Do you see representation improving?

Dr. Alban: Until this year I would have told you I don't see things changing, but I think after some of the national movement that has been occurring and is currently occurring, people are realizing this is a priority. I do see change coming, and I am very excited to be part of the change. I look forward to a bright future where healthcare delivery will be more equal to all. 

Dr. Padua: I don't see representation necessarily increasing. There needs to be more efforts to recruit Latino physicians to help address the lack of diversity in the medical field. That is a multifaceted problem starting from the high school level through college and encouraging recruitment and retention of underrepresented minorities at the medical and residency level.

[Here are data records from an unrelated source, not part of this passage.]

## config.mk

```make
export PLATFORM = sky130hd
export DESIGN_NAME = wb_write_queue
export DESIGN_NICKNAME = d
export VERILOG_FILES = /design/src/rtl/wb_write_queue.sv
export SDC_FILE = /design/constraint.sdc
export NUM_CORES = 1
export LEC_CHECK = 0
export CAP_MARGIN = 0
export CORE_ASPECT_RATIO = 0.7
export CORE_UTILIZATION = 41
export CTS_BUF_LIST = sky130_fd_sc_hd__clkbuf_8
export CTS_CLUSTER_DIAMETER = 150
export DETAILED_ROUTE_END_ITERATION = 8
export HOLD_SLACK_MARGIN = 0.1
export PLACE_DENSITY = 0.79
export RECOVER_POWER = 25
export SYNTH_ARGS = -nofsm -noshare
export SYNTH_HDL_FRONTEND = slang
export SYNTH_SLANG_ARGS = --single-unit
export TNS_END_PERCENT = 20
```

## constraint.sdc

```tcl
create_clock -name CLK -period 1.9 [get_ports CLK]
set_input_delay 0.19 -clock CLK [delete_from_list [all_inputs] [get_ports CLK]]
set_output_delay 0.19 -clock CLK [all_outputs]
set_load 0.02 [all_outputs]
```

Do you have any advice for aspiring Latina or Latino or Latinx doctors?

Dr. Padua: You have to find a good mentor. You have to find people who will help you navigate the really complicated world of medicine. There's a lot of hurdles you have to go through. 

It's a culture that is difficult to break in to unless you have someone who can show you the way. Finding mentors is critical to be able to climb up the academic ladder and to also have access to the type of jobs and opportunities that will make it a fulfilling career.

Dr. Scremin: Don't give up! Reach out and find a mentor. Be your own advocate and practice self-compassion, and be kind and patient with yourself. Enjoy the journey!

Dr. Alban: My advice for people who want to be engaged in the healthcare provider world is to talk to Latinos, look at people like me and some of my colleagues that have gone through this and made it through. These young individuals need that support and encouragement and mentorship. 

Sometimes they think these types of careers are not achievable because they think it's only for the privileged. Our stories are successful stories filled with hard work and dedication. You can do this. Tú sí puedes.